- What you have to do
Pick out each line below containing "that".

- Excerpted records
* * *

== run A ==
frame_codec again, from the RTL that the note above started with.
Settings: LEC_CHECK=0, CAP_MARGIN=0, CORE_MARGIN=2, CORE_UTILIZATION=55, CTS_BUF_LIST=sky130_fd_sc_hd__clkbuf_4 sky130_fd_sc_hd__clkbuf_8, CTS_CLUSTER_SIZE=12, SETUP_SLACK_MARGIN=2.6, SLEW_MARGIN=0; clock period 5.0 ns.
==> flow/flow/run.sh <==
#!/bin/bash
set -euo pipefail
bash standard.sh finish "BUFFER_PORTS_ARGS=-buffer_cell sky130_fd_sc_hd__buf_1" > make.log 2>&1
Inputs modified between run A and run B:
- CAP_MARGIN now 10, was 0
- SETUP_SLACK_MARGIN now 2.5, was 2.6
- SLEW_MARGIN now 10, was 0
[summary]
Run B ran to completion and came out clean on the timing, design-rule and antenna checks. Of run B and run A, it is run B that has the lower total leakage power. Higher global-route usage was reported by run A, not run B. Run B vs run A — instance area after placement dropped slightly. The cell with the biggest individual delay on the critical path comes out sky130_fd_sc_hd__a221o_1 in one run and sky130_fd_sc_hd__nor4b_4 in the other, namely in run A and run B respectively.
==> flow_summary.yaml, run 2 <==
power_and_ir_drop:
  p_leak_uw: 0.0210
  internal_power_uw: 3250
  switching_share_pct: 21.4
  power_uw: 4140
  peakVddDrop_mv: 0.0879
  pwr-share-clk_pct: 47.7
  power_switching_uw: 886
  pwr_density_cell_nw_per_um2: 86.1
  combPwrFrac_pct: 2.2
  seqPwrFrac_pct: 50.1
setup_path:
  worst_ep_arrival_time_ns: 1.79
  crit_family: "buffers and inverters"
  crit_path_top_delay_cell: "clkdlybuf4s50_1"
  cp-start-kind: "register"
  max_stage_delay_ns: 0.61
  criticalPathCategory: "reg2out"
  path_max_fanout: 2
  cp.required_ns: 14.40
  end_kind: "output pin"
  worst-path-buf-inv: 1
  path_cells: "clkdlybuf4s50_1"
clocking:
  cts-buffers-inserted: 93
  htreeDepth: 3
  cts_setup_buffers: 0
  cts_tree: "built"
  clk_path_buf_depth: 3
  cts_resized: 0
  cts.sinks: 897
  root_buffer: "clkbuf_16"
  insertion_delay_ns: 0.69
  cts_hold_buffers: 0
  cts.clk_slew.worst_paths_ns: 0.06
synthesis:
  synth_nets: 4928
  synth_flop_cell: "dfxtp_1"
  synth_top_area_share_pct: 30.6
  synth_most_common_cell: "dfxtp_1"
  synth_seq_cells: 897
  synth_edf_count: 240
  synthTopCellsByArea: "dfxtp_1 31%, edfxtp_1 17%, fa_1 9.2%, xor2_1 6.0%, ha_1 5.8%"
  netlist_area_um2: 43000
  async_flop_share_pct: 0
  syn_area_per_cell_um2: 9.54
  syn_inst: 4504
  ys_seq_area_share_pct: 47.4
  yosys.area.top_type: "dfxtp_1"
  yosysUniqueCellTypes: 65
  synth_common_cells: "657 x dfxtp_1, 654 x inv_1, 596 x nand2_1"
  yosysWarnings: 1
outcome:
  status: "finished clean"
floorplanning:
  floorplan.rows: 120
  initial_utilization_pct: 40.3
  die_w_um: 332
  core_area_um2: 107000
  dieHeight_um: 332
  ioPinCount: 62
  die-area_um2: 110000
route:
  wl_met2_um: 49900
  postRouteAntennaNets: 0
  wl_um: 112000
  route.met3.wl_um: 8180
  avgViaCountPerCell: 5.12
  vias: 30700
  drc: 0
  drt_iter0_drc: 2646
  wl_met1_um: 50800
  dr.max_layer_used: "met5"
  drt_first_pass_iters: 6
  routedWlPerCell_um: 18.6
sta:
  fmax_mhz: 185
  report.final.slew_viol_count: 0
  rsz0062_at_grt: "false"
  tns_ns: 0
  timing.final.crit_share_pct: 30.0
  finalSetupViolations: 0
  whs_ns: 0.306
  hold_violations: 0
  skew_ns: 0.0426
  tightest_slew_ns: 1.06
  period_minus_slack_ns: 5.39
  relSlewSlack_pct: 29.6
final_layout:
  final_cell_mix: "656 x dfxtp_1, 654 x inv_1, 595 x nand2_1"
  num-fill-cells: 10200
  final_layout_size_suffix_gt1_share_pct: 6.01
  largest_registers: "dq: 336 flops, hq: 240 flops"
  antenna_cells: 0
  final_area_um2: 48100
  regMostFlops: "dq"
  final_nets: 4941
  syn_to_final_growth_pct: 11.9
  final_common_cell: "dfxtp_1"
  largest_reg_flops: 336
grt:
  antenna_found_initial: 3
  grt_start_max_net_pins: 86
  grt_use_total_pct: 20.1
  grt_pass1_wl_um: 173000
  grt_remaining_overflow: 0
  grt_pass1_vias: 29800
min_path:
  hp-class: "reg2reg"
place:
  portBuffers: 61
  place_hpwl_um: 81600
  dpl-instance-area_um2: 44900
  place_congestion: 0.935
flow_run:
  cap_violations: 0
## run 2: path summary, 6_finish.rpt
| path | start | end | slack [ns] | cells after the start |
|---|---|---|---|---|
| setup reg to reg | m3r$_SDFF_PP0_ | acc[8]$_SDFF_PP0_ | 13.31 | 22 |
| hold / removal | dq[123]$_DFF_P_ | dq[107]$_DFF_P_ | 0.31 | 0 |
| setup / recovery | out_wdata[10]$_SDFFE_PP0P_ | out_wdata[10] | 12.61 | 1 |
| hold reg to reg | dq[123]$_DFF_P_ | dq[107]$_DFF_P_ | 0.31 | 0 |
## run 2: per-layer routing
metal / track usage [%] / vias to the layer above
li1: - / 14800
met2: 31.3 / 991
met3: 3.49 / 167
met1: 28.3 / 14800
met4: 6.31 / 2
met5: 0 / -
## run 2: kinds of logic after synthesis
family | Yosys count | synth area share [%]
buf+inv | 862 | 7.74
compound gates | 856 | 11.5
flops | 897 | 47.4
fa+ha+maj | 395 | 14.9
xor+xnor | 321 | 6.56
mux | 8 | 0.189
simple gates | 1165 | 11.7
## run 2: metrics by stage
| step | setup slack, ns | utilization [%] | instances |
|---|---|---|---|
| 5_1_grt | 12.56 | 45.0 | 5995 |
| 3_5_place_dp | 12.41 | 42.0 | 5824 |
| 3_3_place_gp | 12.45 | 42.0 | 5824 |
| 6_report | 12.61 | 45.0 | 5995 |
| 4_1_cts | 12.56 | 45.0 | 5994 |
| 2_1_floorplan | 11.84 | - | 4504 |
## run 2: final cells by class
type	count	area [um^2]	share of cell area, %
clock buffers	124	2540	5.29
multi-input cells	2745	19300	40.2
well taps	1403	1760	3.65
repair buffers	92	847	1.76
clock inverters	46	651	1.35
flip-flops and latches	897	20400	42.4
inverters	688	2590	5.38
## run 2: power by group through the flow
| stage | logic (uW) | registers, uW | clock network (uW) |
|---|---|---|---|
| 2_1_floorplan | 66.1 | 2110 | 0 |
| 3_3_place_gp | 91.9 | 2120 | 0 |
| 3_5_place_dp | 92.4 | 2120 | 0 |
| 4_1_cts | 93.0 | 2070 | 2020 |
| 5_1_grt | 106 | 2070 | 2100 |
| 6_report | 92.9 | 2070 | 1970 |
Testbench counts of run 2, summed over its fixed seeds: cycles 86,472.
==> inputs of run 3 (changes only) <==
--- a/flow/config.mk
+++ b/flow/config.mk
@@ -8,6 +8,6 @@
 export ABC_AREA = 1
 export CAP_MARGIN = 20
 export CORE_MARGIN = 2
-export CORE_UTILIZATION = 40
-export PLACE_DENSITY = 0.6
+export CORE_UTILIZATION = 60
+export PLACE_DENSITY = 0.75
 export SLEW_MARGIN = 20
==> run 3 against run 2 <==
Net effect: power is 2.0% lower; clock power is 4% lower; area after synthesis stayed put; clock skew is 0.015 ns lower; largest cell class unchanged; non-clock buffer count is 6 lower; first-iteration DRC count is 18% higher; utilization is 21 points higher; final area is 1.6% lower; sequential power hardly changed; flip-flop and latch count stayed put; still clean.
This is an optimization exercise on Yosys and OpenROAD, whose aim is small area, a short achievable clock period and few clock cycles per item, not a production implementation.
The RTL was checked by simulation tests, not by an equivalence proof against the original design.
Power figures rest on the tool's default switching activity, not on a simulated workload.

==> flow/constraint.sdc <==
create_clock -name core_clock -period 190.0 [get_ports {clk}]
set_input_delay 38.0000 -clock core_clock [delete_from_list [all_inputs] [get_ports {clk}]]
set_output_delay 38.0000 -clock core_clock [all_outputs]
set_load 0.01 [all_outputs]
==> flow/config.mk <==
export PLATFORM = sky130hd
export DESIGN_NAME = aca_alu
export DESIGN_NICKNAME = aca_alu
export VERILOG_FILES = /design/flow/design.v
export SDC_FILE = /design/flow/constraint.sdc
export NUM_CORES = 4
export LEC_CHECK = 0
export CAP_MARGIN = 20
export CORE_MARGIN = 2
export CORE_UTILIZATION = 30
export SLEW_MARGIN = 20
==> flow/run.sh <==
#!/bin/bash
# synth_recipe.tcl (not shown) runs the flow's synth.tcl, then flattens the netlist and writes it again
# the make line also repeats each setting of config.mk as NAME=value (left out here)
make -C /OpenROAD-flow-scripts/flow DESIGN_CONFIG=/design/flow/config.mk WORK_HOME=/design/flow/orfs CLKGATE_MAP_FILE= SYNTH_SCRIPT=/design/flow/synth_recipe.tcl finish
==> flow/design.v <==
module aca_alu (
    input  wire        clk,
    input  wire        rst,         
    input  wire        in_valid,
    output wire        in_ready,
    input  wire [4:0]  in_op,
    input  wire [31:0] in_a,
    input  wire [31:0] in_b,
    input  wire [4:0]  in_tag,
    output reg         out_valid,
    input  wire        out_ready,
    output reg  [31:0] out_value,
    output reg  [1:0]  out_fault,
    output reg  [4:0]  out_tag
);
    localparam [4:0] OP_ADD  = 5'h01;
    localparam [4:0] OP_SUB  = 5'h02;
    localparam [4:0] OP_MUL  = 5'h03;
    localparam [4:0] OP_DIV  = 5'h04;
    localparam [4:0] OP_IDIV = 5'h05;
    localparam [4:0] OP_MOD  = 5'h06;
    localparam [4:0] OP_ADDI = 5'h08;
    localparam [4:0] OP_BEQ  = 5'h18;
    localparam [4:0] OP_J    = 5'h1C;
    localparam [1:0] F_NONE  = 2'd0;
    localparam [1:0] F_ARITH = 2'd1;    
    localparam [1:0] F_UNSUP = 2'd2;    
    wire        a_neg = in_a[31];
    wire        b_neg = in_b[31];
    wire [31:0] a_mag = a_neg ? (~in_a + 32'd1) : in_a;
    wire [31:0] b_mag = b_neg ? (~in_b + 32'd1) : in_b;
    reg  [31:0] q_mag;
    reg  [32:0] r_mag;
    integer     i;
    always @(*) begin
        r_mag = 33'd0;
        q_mag = 32'd0;
        for (i = 31; i >= 0; i = i - 1) begin
            r_mag = {r_mag[31:0], a_mag[i]};
            if (r_mag >= {1'b0, b_mag}) begin
                r_mag    = r_mag - {1'b0, b_mag};
                q_mag[i] = 1'b1;
            end
        end
    end
    wire [31:0] quot = (a_neg ^ b_neg) ? (~q_mag + 32'd1) : q_mag;
    wire [31:0] rem  = a_neg ? (~r_mag[31:0] + 32'd1) : r_mag[31:0];
    reg [31:0] value;
    reg [1:0]  fault;
    always @(*) begin
        value = 32'd0;
        fault = F_NONE;
        case (in_op)
            OP_ADD, OP_ADDI: value = in_a + in_b;
            OP_SUB:          value = in_a - in_b;
            OP_MUL:          value = in_a * in_b;
            OP_DIV, OP_IDIV: begin
                value = quot;
                if (in_b == 32'd0) fault = F_ARITH;
            end
            OP_MOD: begin
                value = rem;
                if (in_b == 32'd0) fault = F_ARITH;
            end
            OP_BEQ:          value = {31'd0, in_a == in_b};
            OP_J:            value = 32'd1;
            default:         fault = F_UNSUP;
        endcase
    end
    assign in_ready = !out_valid || out_ready;
    always @(posedge clk) begin
        if (rst) begin
            out_valid <= 1'b0;
        end else if (in_ready) begin
            out_valid <= in_valid;
        end
    end
    always @(posedge clk) begin
        if (in_valid && in_ready) begin
            out_value <= value;
            out_fault <= fault;
            out_tag   <= in_tag;
        end
    end
endmodule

- Expected output
frame_codec again, from the RTL that the note above started with.
Run B ran to completion and came out clean on the timing, design-rule and antenna checks. Of run B and run A, it is run B that has the lower total leakage power. Higher global-route usage was reported by run A, not run B. Run B vs run A — instance area after placement dropped slightly. The cell with the biggest individual delay on the critical path comes out sky130_fd_sc_hd__a221o_1 in one run and sky130_fd_sc_hd__nor4b_4 in the other, namely in run A and run B respectively.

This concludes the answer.